I've heard good things. I've also heard that it was "made to be played solo", so no idea if it's actively worse in coop or anything.
So, on the bs shader system - I've seen a lot of people defending it. Most of the arguments go like this:
1. You get heaps of Shaders once you reach endgame
2. Just save your shaders and don't use them on blues/until you have the armor you want.
3. It's just cosmetic!
Now aside from the fact that #3 is not a defense anyway (people like cosmetic gear - if they didn't, games wouldn't sell them or include cosmetic options at all, so don't act like they aren't important to some people), it is also undermined by the microtransactions for gear mods which are NOT just cosmetic.
#1 - I find this a laughable argument because it tells me that people haven't thought the issue through. They're reacting on emotion, knee-jerk responses because they don't care, or because they are blinded by their fandom. The problem with it is this: if there are so many shader drops that it doesn't matter and you have excess copies, then why do that system in the first place?
This particular argument defeats itself by essentially saying that the system doesn't do anything. If the drops are so common as to make them unlimited use... Then why not make them unlimited use and reduce the drop rate slightly?
Next: this runs afoul of rarer drops. Raid shaders, event shaders, whatever are not going to be so common. So if you want them you end up back at the fundamental problem of them encouraging you to spend real money (or waste time grinding) to get what you want. So it fails on multiple levels.
#2 - I think this argument is really telling. It tells me that the people making the argument are missing an even more fundamental flaw than the people making argument 1. If your response to something being expendable is "just don't use it unless you have the legendary armor you want", it shows the flaw that has existed since Destiny launched. It's too easy to get legendary armor. So-called legendary armor isn't legendary. It's the default. It's common. It's what you're supposed to have. And that's a much bigger failing of Destiny than people want to admit.

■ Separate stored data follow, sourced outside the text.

### src/rtl/core/cas_pkg.sv
package cas_pkg;

  // Default size limits of the map
  localparam int MAX_WIDTH  = 1024;
  localparam int MAX_HEIGHT = 4096;
  localparam int MIN_SIZE   = 3;

  // Configuration registers
  localparam int CFG_INDEX_W = 2;
  localparam int CFG_DATA_W  = 13;
  localparam logic [CFG_INDEX_W-1:0] REG_MAP_COLS    = 2'd0;
  localparam logic [CFG_INDEX_W-1:0] REG_MAP_HEIGHT  = 2'd1;
  localparam logic [CFG_INDEX_W-1:0] REG_BORDER_SIZE = 2'd2;

  localparam int MAP_COLS_W   = 11;
  localparam int MAP_HEIGHT_W = 13;
  localparam int BORDER_W     = 6;

  localparam int MAP_COLS_RST   = 300;
  localparam int MAP_HEIGHT_RST = 300;
  localparam int BORDER_RST     = 5;

  // Result field widths
  localparam int OUT_X_W = 10;
  localparam int OUT_Y_W = 12;

  // Window: three columns of three rows, two history bits per line-store entry
  localparam int WIN_COLS  = 3;
  localparam int COL_BITS  = 3;
  localparam int LS_BITS   = 2;
  localparam int CNT_W     = 4;
  localparam logic [CNT_W-1:0] KEEP_COUNT = 4'd4;

  // Neighbor qualifiers for one window position
  typedef struct packed {
    logic top_ok;
    logic bot_ok;
    logic left_ok;
    logic right_ok;
    logic in_band;
  } nbr_mask_t;

  function automatic int clamp_size(int v, int lo, int hi);
    int r;
    r = v;
    if (v < lo) r = lo;
    if (v > hi) r = hi;
    return r;
  endfunction

endpackage

### src/rtl/core/cas_if.sv
interface cas_in_if;
  import cas_pkg::*;
  logic valid;
  logic ready;
  logic cell_value;

  modport source (output valid, output cell_value, input ready);
  modport sink (input valid, input cell_value, output ready);
endinterface

interface cas_out_if;
  import cas_pkg::*;
  logic               valid;
  logic               ready;
  logic               new_cell;
  logic [OUT_X_W-1:0] out_x;
  logic [OUT_Y_W-1:0] out_y;
  logic               last_of_frame;

  modport source (output valid, output new_cell, output out_x, output out_y,
                  output last_of_frame, input ready);
  modport sink (input valid, input new_cell, input out_x, input out_y,
                input last_of_frame, output ready);
endinterface

### src/rtl/core/cas_cell.sv
module cas_cell (
  input  logic                         clk,
  input  logic                         rst,
  input  logic                         shift,
  input  logic [cas_pkg::COL_BITS-1:0] col_in,
  output logic [cas_pkg::COL_BITS-1:0] col
);
  import cas_pkg::*;

  // Take the neighbor's column on every shift
  always_ff @(posedge clk) begin
    if (rst) begin
      col <= '0;
    end else if (shift) begin
      col <= col_in;
    end
  end

endmodule

### src/rtl/core/cas_line_store.sv
module cas_line_store #(
  parameter int DEPTH = cas_pkg::MAX_WIDTH,
  parameter int AW    = $clog2(cas_pkg::MAX_WIDTH)
) (
  input  logic                        clk,
  input  logic                        rd_en,
  input  logic [AW-1:0]               rd_addr,
  output logic [cas_pkg::LS_BITS-1:0] rd_data,
  input  logic                        wr_en,
  input  logic [AW-1:0]               wr_addr,
  input  logic [cas_pkg::LS_BITS-1:0] wr_data
);
  import cas_pkg::*;

  logic [LS_BITS-1:0] mem [DEPTH];

  // Write the updated history of one column
  always_ff @(posedge clk) begin
    if (wr_en) begin
      mem[wr_addr] <= wr_data;
    end
  end

  // Registered read, held while no new read is issued
  always_ff @(posedge clk) begin
    if (rd_en) begin
      rd_data <= mem[rd_addr];
    end
  end

endmodule

### src/rtl/core/cellular_automaton_smoothing.sv
// Path: the transaction that completes a result's window (the cell row length + 1
//   items later in raster order) passes stage 1, stage 2 and the output register.
// Throughput: one cell per cycle while the result stream does not stall, set by one
//   line store read and one write per item and the three-cell window shifting once per item.
// Reset (synchronous): clears the pipeline, window and raster position and loads
//   width 300, height 300, border 5; the line store is not cleared.
module cellular_automaton_smoothing #(
  parameter int MAX_WIDTH  = cas_pkg::MAX_WIDTH,
  parameter int MAX_HEIGHT = cas_pkg::MAX_HEIGHT
) (
  input  logic                            clk,
  input  logic                            rst,
  input  logic                            cfg_we,
  input  logic [cas_pkg::CFG_INDEX_W-1:0] cfg_index,
  input  logic [cas_pkg::CFG_DATA_W-1:0]  cfg_data,
  cas_in_if.sink                          cell_stream,
  cas_out_if.source                       result_stream
);
  import cas_pkg::*;

  localparam int XW = $clog2(MAX_WIDTH);
  localparam int WW = $clog2(MAX_WIDTH + 1);
  localparam int HW = $clog2(MAX_HEIGHT + 1);
  localparam int RW = $clog2(MAX_HEIGHT + 3);
  localparam int XB = ((WW > BORDER_W) ? WW : BORDER_W) + 1;
  localparam int YB = ((RW > BORDER_W) ? RW : BORDER_W) + 1;

  // Clamped sizes and border
  logic [WW-1:0]       w_eff;
  logic [HW-1:0]       h_eff;
  logic [BORDER_W-1:0] border;

  always_ff @(posedge clk) begin
    if (rst) begin
      w_eff  <= WW'(clamp_size(MAP_COLS_RST, MIN_SIZE, MAX_WIDTH));
      h_eff  <= HW'(clamp_size(MAP_HEIGHT_RST, MIN_SIZE, MAX_HEIGHT));
      border <= BORDER_W'(BORDER_RST);
    end else if (cfg_we) begin
      if (cfg_index == REG_MAP_COLS) begin
        w_eff <= WW'(clamp_size(int'(cfg_data[MAP_COLS_W-1:0]), MIN_SIZE, MAX_WIDTH));
      end else if (cfg_index == REG_MAP_HEIGHT) begin
        h_eff <= HW'(clamp_size(int'(cfg_data[MAP_HEIGHT_W-1:0]), MIN_SIZE, MAX_HEIGHT));
      end else if (cfg_index == REG_BORDER_SIZE) begin
        border <= cfg_data[BORDER_W-1:0];
      end
    end
  end

  // Pipeline handshake
  logic s1_valid, s2_valid, o_valid;
  logic s2_emit;
  logic accept, s1_adv, s2_adv, s1_free, s2_free, o_free;

  assign o_free   = !o_valid || result_stream.ready;
  assign s2_adv   = s2_valid && (!s2_emit || o_free);
  assign s2_free  = !s2_valid || s2_adv;
  assign s1_adv   = s1_valid && s2_free;
  assign s1_free  = !s1_valid || s1_adv;
  assign accept   = cell_stream.valid && s1_free;
  assign cell_stream.ready = s1_free;

  // Raster position of the incoming item
  logic [XW-1:0] in_column, in_column_next;
  logic [RW-1:0] in_row, in_row_next;
  logic [XW-1:0] pos_c, a_qx;
  logic [RW-1:0] pos_r, h_p1, a_qy;
  logic          a_fin, a_v, a_emit;

  assign h_p1 = RW'(h_eff) + RW'(1);

  always_comb begin
    pos_c = in_column;
    pos_r = in_row;
    if (WW'(in_column) >= w_eff) begin
      pos_c = '0;
      pos_r = in_row + RW'(1);
    end
    if (pos_r > h_p1 || (pos_r == h_p1 && pos_c != '0)) begin
      pos_c = '0;
      pos_r = '0;
    end
    a_fin  = (pos_r == h_p1);
    a_v    = (pos_r < RW'(h_eff)) && cell_stream.cell_value;
    a_emit = (pos_r >= RW'(2)) || (pos_r == RW'(1) && pos_c != '0);
    if (a_fin) begin
      in_column_next = '0;
      in_row_next    = '0;
    end else if (WW'(pos_c) + WW'(1) == w_eff) begin
      in_column_next = '0;
      in_row_next    = pos_r + RW'(1);
    end else begin
      in_column_next = pos_c + XW'(1);
      in_row_next    = pos_r;
    end
    if (pos_c != '0) begin
      a_qx = pos_c - XW'(1);
      a_qy = pos_r - RW'(1);
    end else begin
      a_qx = XW'(w_eff - WW'(1));
      a_qy = pos_r - RW'(2);
    end
  end

  // Advance the raster position per transaction
  always_ff @(posedge clk) begin
    if (rst) begin
      in_column <= '0;
      in_row    <= '0;
    end else if (accept) begin
      in_column <= in_column_next;
      in_row    <= in_row_next;
    end
  end

  // Stage 1: line store read in flight
  logic [XW-1:0] s1_c, s1_qx;
  logic [RW-1:0] s1_qy;
  logic          s1_v, s1_emit;

  always_ff @(posedge clk) begin
    if (rst) begin
      s1_valid <= 1'b0;
    end else if (accept) begin
      s1_valid <= 1'b1;
    end else if (s1_adv) begin
      s1_valid <= 1'b0;
    end
  end

  always_ff @(posedge clk) begin
    if (accept) begin
      s1_c    <= pos_c;
      s1_v    <= a_v;
      s1_emit <= a_emit;
      s1_qx   <= a_qx;
      s1_qy   <= a_qy;
    end
  end

  logic [LS_BITS-1:0]  ls_rd;
  logic [COL_BITS-1:0] new_col;

  cas_line_store #(
    .DEPTH (MAX_WIDTH),
    .AW    (XW)
  ) u_line_store (
    .clk     (clk),
    .rd_en   (accept),
    .rd_addr (pos_c),
    .rd_data (ls_rd),
    .wr_en   (s1_adv),
    .wr_addr (s1_c),
    .wr_data ({ls_rd[0], s1_v})
  );

  // New column: top row in bit 0, the incoming row in bit 2
  assign new_col = {s1_v, ls_rd[0], ls_rd[1]};

  // Neighbor qualifiers and border band of the emitted position
  nbr_mask_t s1_mask;
  logic      s1_last;

  always_comb begin
    s1_mask.left_ok  = (s1_qx != '0);
    s1_mask.right_ok = (WW'(s1_qx) + WW'(1) < w_eff);
    s1_mask.top_ok   = (s1_qy != '0);
    s1_mask.bot_ok   = (s1_qy + RW'(1) < RW'(h_eff));
    s1_mask.in_band  = (XB'(s1_qx) < XB'(border)) || (YB'(s1_qy) < YB'(border))
                     || (XB'(s1_qx) + XB'(border) > XB'(w_eff))
                     || (YB'(s1_qy) + YB'(border) > YB'(h_eff));
    s1_last = (WW'(s1_qx) == w_eff - WW'(1)) && (s1_qy == RW'(h_eff) - RW'(1));
  end

  // Window: a chain of column cells, newest at index 0
  logic [COL_BITS-1:0] win [WIN_COLS];

  for (genvar i = 0; i < WIN_COLS; i++) begin : g_win
    cas_cell u_cell (
      .clk    (clk),
      .rst    (rst),
      .shift  (s1_adv),
      .col_in ((i == 0) ? new_col : win[(i == 0) ? 0 : i - 1]),
      .col    (win[i])
    );
  end

  // Stage 2: window holds the item's neighborhood
  logic [XW-1:0] s2_qx;
  logic [RW-1:0] s2_qy;
  logic          s2_last;
  nbr_mask_t     s2_mask;

  always_ff @(posedge clk) begin
    if (rst) begin
      s2_valid <= 1'b0;
    end else if (s1_adv) begin
      s2_valid <= 1'b1;
    end else if (s2_adv) begin
      s2_valid <= 1'b0;
    end
  end

  always_ff @(posedge clk) begin
    if (s1_adv) begin
      s2_emit <= s1_emit;
      s2_qx   <= s1_qx;
      s2_qy   <= s1_qy;
      s2_last <= s1_last;
      s2_mask <= s1_mask;
    end
  end

  // Count set neighbors, clear cells in the border band and apply the 4-5 rule
  logic [COL_BITS-1:0] row_mask;
  logic [COL_BITS-1:0] m_col [WIN_COLS];
  logic [CNT_W-1:0]    count;
  logic                cell_new;

  always_comb begin
    row_mask = {s2_mask.bot_ok, 1'b1, s2_mask.top_ok};
    m_col[0] = win[0] & row_mask & {COL_BITS{s2_mask.right_ok}};
    m_col[1] = win[1] & row_mask & 3'b101;
    m_col[2] = win[2] & row_mask & {COL_BITS{s2_mask.left_ok}};
    count = '0;
    for (int i = 0; i < WIN_COLS; i++) begin
      for (int j = 0; j < COL_BITS; j++) begin
        count = count + CNT_W'(m_col[i][j]);
      end
    end
    if (s2_mask.in_band || count < KEEP_COUNT) begin
      cell_new = 1'b0;
    end else if (count > KEEP_COUNT) begin
      cell_new = 1'b1;
    end else begin
      cell_new = win[1][1];
    end
  end

  // Output register
  always_ff @(posedge clk) begin
    if (rst) begin
      o_valid <= 1'b0;
    end else if (s2_adv && s2_emit) begin
      o_valid <= 1'b1;
    end else if (result_stream.ready) begin
      o_valid <= 1'b0;
    end
  end

  always_ff @(posedge clk) begin
    if (s2_adv && s2_emit) begin
      result_stream.new_cell      <= cell_new;
      result_stream.out_x         <= OUT_X_W'(s2_qx);
      result_stream.out_y         <= OUT_Y_W'(s2_qy);
      result_stream.last_of_frame <= s2_last;
    end
  end

  assign result_stream.valid = o_valid;

endmodule

### src/flat_wrapper.sv
// flat-port wrapper written by rule: the top's interface ports become plain ports
module cellular_automaton_smoothing_flat import cas_pkg::*;
#(
  parameter int MAX_WIDTH  = cas_pkg::MAX_WIDTH,
  parameter int MAX_HEIGHT = cas_pkg::MAX_HEIGHT
)
  (clk, rst, cfg_we, cfg_index, cfg_data, cell_stream_valid, cell_stream_cell_value, cell_stream_ready, result_stream_valid, result_stream_new_cell, result_stream_out_x, result_stream_out_y, result_stream_last_of_frame, result_stream_ready);
  cas_in_if cell_stream_i ();
  cas_out_if result_stream_i ();
  input  logic clk;
  input  logic rst;
  input  logic cfg_we;
  input  logic [cas_pkg::CFG_INDEX_W-1:0] cfg_index;
  input  logic [cas_pkg::CFG_DATA_W-1:0] cfg_data;
  input wire logic [$bits(cell_stream_i.valid)-1:0] cell_stream_valid;
  input wire logic [$bits(cell_stream_i.cell_value)-1:0] cell_stream_cell_value;
  output wire logic [$bits(cell_stream_i.ready)-1:0] cell_stream_ready;
  output wire logic [$bits(result_stream_i.valid)-1:0] result_stream_valid;
  output wire logic [$bits(result_stream_i.new_cell)-1:0] result_stream_new_cell;
  output wire logic [$bits(result_stream_i.out_x)-1:0] result_stream_out_x;
  output wire logic [$bits(result_stream_i.out_y)-1:0] result_stream_out_y;
  output wire logic [$bits(result_stream_i.last_of_frame)-1:0] result_stream_last_of_frame;
  input wire logic [$bits(result_stream_i.ready)-1:0] result_stream_ready;
  assign cell_stream_i.valid = cell_stream_valid;
  assign cell_stream_i.cell_value = cell_stream_cell_value;
  assign cell_stream_ready = cell_stream_i.ready;
  assign result_stream_valid = result_stream_i.valid;
  assign result_stream_new_cell = result_stream_i.new_cell;
  assign result_stream_out_x = result_stream_i.out_x;
  assign result_stream_out_y = result_stream_i.out_y;
  assign result_stream_last_of_frame = result_stream_i.last_of_frame;
  assign result_stream_i.ready = result_stream_ready;
  cellular_automaton_smoothing #(.MAX_WIDTH(MAX_WIDTH), .MAX_HEIGHT(MAX_HEIGHT)) u_core (.clk(clk), .rst(rst), .cfg_we(cfg_we), .cfg_index(cfg_index), .cfg_data(cfg_data), .cell_stream(cell_stream_i), .result_stream(result_stream_i));
endmodule
### config.mk
export PLATFORM = sky130hd
export DESIGN_NAME = cellular_automaton_smoothing_flat
export DESIGN_NICKNAME = d
export VERILOG_FILES = /design/src/rtl/core/cas_pkg.sv /design/src/rtl/core/cas_if.sv /design/src/rtl/core/cas_cell.sv /design/src/rtl/core/cas_line_store.sv /design/src/rtl/core/cellular_automaton_smoothing.sv /design/src/flat_wrapper.sv
export SDC_FILE = /design/constraint.sdc
export NUM_CORES = 2
export LEC_CHECK = 0
export BUFFER_PORTS_ARGS = -buffer_cell sky130_fd_sc_hd__buf_2
export CAP_MARGIN = 5
export CORE_MARGIN = 2
export CORE_UTILIZATION = 60
export CTS_CLUSTER_SIZE = 24
export DETAILED_ROUTE_END_ITERATION = 7
export PLACE_DENSITY = 0.8
export SLEW_MARGIN = 20
export SYNTH_ARGS = -nofsm -noshare
export SYNTH_HDL_FRONTEND = slang
export SYNTH_HIERARCHICAL = 1
export SYNTH_SLANG_ARGS = --single-unit
export TNS_END_PERCENT = 5
### constraint.sdc
create_clock -name clk -period 18.9 [get_ports clk]
set_clock_uncertainty 0.05 [all_clocks]
set_input_delay 2.835 -clock clk [delete_from_list [all_inputs] [get_ports clk]]
set_output_delay 2.835 -clock clk [all_outputs]
set_load 0.01 [all_outputs]
# == Word level (Yosys, flattened, before mapping) ==
# Memory sizes are Yosys's and may differ from the RTL's. A register that Yosys moved wholly into a read port is not among the register bits.
# Index checks and enable logic that the tools add are counted.
# Widths: inputs -> output; s select.
# totals
ff_bits,153
ramBits,2048
output_inout_bits,26
n_memories,1
# classes
add_sub_neg,21
magnitude_cmp,16
eq_ne,8
n_mux,23
n_bitwise,7
reduce_logical,33
# mem_list
name,words,width,read_ports,rd_ports_with_merged_regs,wr,line,source
u_core.u_line_store.mem,1024,2,1,1,1,cas_line_store.sv:15,logic [LS_BITS-1:0] mem [DEPTH];
# ops
operator,n
$mux 13,7
$add 13x1->13 const B,4
$mux 10,5
$eq 13x13->1,3
$reduce_bool 10->1,3
$lt 13x13->1,2
$sub 13x1->13 const B,2
$add 4x1->4,6
$add 10x1->11 const B,2
$mux 11,2
$and 3x3->3,5
$add 13x6->14,1
$gt 14x13->1,1
$eq 13x1->1 const B,1
$ge 13x2->1 const B,1
$gt 13x13->1,1
$gt 13x13->1 const B,1
$lt 13x2->1 const B,1
$lt 13x6->1,1
$reduce_bool 13->1,1
$sub 13x2->13 const B,1
$gt 12x11->1,1
$add 10x6->11,1
$eq 10x11->1,1
other kinds (24),54

# == Longest topological paths before layout ==
# logic_depth
ltp_word,11
mapped_depth,35

# == Modules after synthesis ==
# Netlist, hierarchy kept.
# by_module_without_submodules
mod,instances,cells_each,area_per_inst_um2,seq_area_each_um2
cas_line_store,1,4793,83777.8,61559.0
cellular_automaton_smoothing,1,1265,11374.7,3763.6
cas_cell,3,9,101.3,60.1

# == Worst setup path after synthesis ==
# No wires, ideal clock.
# synth_path
path_kind,register to register
start,register u_core.s1_v
end,memory u_core.u_line_store.mem[0][0] (data pin)
t_arrival_ps,12032
required_ps,16176
setup_slack_ps,4145
stages_incl_launch_ff,1
path_buffers,0
cell_sequence,edfxtp_1
# synth_lines
item,line,source
"start, declared",cellular_automaton_smoothing.sv:118,"logic s1_v, s1_emit;"
"start signal, assigned",cellular_automaton_smoothing.sv:133,s1_v <= a_v;
"end, declared",cas_line_store.sv:15,
# No word-level cell before the write port.

# == Worst setup path in the final report ==
# layout_path
start,register u_core.w_eff[8]
end,"register u_core/u_line_store/rd_data[1] (netlist name), read port of u_core.u_line_store.mem (data pin)"
# layout_between
elab_chain_len,6
elab_cells_between_ends,9
classes_between,order compare: 2; eq/ne: 1; mux: 3; reduce/logical: 3
# layout_lines
item,line,source
"start, declared",cellular_automaton_smoothing.sv:29,logic [WW-1:0] w_eff;
"start signal, assigned",cellular_automaton_smoothing.sv:35,"w_eff <= WW'(clamp_size(MAP_COLS_RST, MIN_SIZE, MAX_WIDTH));"
"start signal, assigned",cellular_automaton_smoothing.sv:40,"w_eff <= WW'(clamp_size(int'(cfg_data[MAP_COLS_W-1:0]), MIN_SIZE, MAX_WIDTH));"
$ge 10x11->1 *,cellular_automaton_smoothing.sv:74,if (WW'(in_column) >= w_eff) begin
branches (longest 4 deep; another with $gt 13x13->1),-,
$mux 10 *,cellular_automaton_smoothing.sv:78,if (pos_r > h_p1 || (pos_r == h_p1 && pos_c != '0)) begin
net u_core.pos_c[0],cellular_automaton_smoothing.sv:65,"logic [XW-1:0] pos_c, a_qx;"
"end, declared",cas_line_store.sv:8,"output logic [cas_pkg::LS_BITS-1:0] rd_data,"
# Mark *: on every way through the listed nets, which the timed path passes.
# A chain may end at the register's enable or synchronous reset.

==> impl_results.md <==
- Max-cap check violation count: 0
- FMAX: roughly 98 MHz
- CP Max Fanout: ~100
- Unrepaired setup endpoints after global routing: no
- Worst-Skew Late Latency: roughly 0.86 ns
- Post-CTS Resized: 0
- Area delta synth->final: 9.27%
- Top FF cell, synth: edfxtp_1
- Largest net degree at the start of global routing: just under 300
- Post-CTS Setup Inserts: 0
- Maximum root-to-sink buffer count: 3
- Fillcell total: 10200
- Fraction of layout cells with a size suffix above 1: 0.165
- Io pins: 47
- DR WL/cell: 31.4 um
- Mapped Cells: about 6100
- WS Path Type: reg2reg
- H-tree depth: 4
- First-pass GRT wire length: 378 mm
- Syn Nets: 6240
- Slew Viols, Final: 0
- Antenna Nets Post-Route: 0
- Placer Congestion: approximately 0.91
- Worst setup slack after layout: 8.65 ns
- Core Area: 158000 um2
- Leakage power: between 30 and 40 nW
- Relative slew slack: 0.111
- Critical path required time: approximately 19 ns
- YS warnings: 6
- Setup_tns: 0 ns
- CTS root buf: clkbuf_16
- Sink Count: between 2000 and 2500
- Startpoint types: flop
- Tmin final: between 10 and 15 ns
- Initial drt markers: roughly 11000
- Die ar.: between 150000 and 200000 um2
- Synth Register Bits: approximately 2200
- CTS buffer count: 209
- Tightest Hold Check Type: reg2reg
- Final Hold Fails: 0
- Max VDD drop: 0.0000963 V
- Power density cells: around 97 nW/um2
- Synthesized area: 95500 um2
- Total Wirelength: 260 mm
- Final setup vio count: 0
- Die X: 403 um
- I/O Buffers: 46
- CTS tree: done
- Post-Syn Area per Cell: about 16 um2
- Final #Nets: 6158
- Die outline height: around 400 um
- Non-filler cells in the finished layout: 8265
- Commonest non-fill, non-tap cell in the layout: edfxtp_1
- Hpwl dp: roughly 140 mm
- # rows: ~150
- Via count: 57600
- Dpl ws: 8.92 ns
- Hold slack final: between 0.3 and 0.4 ns
- Fin crit share: 0.542
- Clock-pin slew on the worst setup and hold paths: roughly 0.070 ns
- Vias in the first global route: 56900
- Global-route usage over all layers: 0.320
- Seq/Total Area, Yosys: 0.686
- Crit path DAT: approximately 11 ns
- Number of synthesized flops with an enable pin: about 2100
- Worst-margin pin slew: around 1.3 ns
- Congestion Overflow GR: 0
- Initial Util: 0.603
- Cells after DPL: between 7000 and 8000
- Initial antenna violation count: 11
- CP endpoint kind: flop
- Residual DRC: 0
- Synth unique cells: 93
- Vias per cell: around 7
- Most frequent cells in the layout: edfxtp_1 (2138), nor2_1 (1186), mux4_2 (449)
- Outcome: complete, no violations
- Drt pass-1 iters: 6
- Hold buffer count at cts: 0
- Post-synth ARST share: 0
## cells in the mapped netlist, drive strengths merged, types with 26 or more instances
library cell	instances	area share
o21a	31	0.0024
nand3	87	0.0046
mux4	449	0.11
buf	164	0.013
mux2i	223	0.023
edfxtp	2138	0.67
xor2	42	0.0039
inv	85	0.0033
a21oi	131	0.0069
nor2	1189	0.047
dfxtp	65	0.014
and3	27	0.0018
o221ai	86	0.0080
ha	128	0.017
nand4	42	0.0028
o22ai	49	0.0032
clkbuf	286	0.011
nor3	73	0.0039
xnor2	78	0.0072
nand2	192	0.0075
a22oi	61	0.0048
nor4	40	0.0028
o21ai	74	0.0039
nor2b	26	0.0017
## logic make-up (layout without fill, tap and decap cells)
| kind of cell | Yosys count | after routing | synth area share |
|---|---|---|---|
| AOI/OAI and AO/OA | 618 | 618 | 0.0456 |
| xor gates and xnor gates | 122 | 122 | 0.0115 |
| adders and majority gates | 134 | 134 | 0.0180 |
| buffers and inverters | 537 | 638 | 0.0272 |
| DFF | 2203 | 2203 | 0.686 |
| muxes | 683 | 683 | 0.131 |
| other | 0 | 7 | 0 |
| and+or+nand+nor | 1788 | 1788 | 0.0808 |
## power breakdown
group | total [W] | switching (W) | internal [W] | leakage, nW
Sequential | 0.00539 | 0.0000170 | 0.00537 | 19.6
Combinational | 0.000528 | 0.000322 | 0.000206 | 8.81
Clock | 0.00422 | 0.00185 | 0.00237 | 3.38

Dismissing peoples concerns about wasting items on lower tier gear by just saying "wait five minutes until you get the good stuff" shows just his shallow Destiny 2's loot pool is. As always, greens and blues are essentially trash garbage you're expected to use for five minutes then discard because you have something better. Not only does this highlight a problem with the loot grind and skinner box nature of Destiny, it clearly shows the fundamental lack of care Destiny gives towards progression and more importantly - customisation. It tells me that D2 hasn't learned any lessons from D1 on that front.
It also, again, ignores the fact that some gear, like the Raid set, is not so easy to obtain if you want specific pieces. So how long should those people wait? How long should they go around with poorly coordinated armor? Or are we just going to do away with the pretense and acknowledge what some of these people are saying is 'filthy casuals don't deserve proper customisation because I play 20 hours a week and can grind until I get what I want easily'?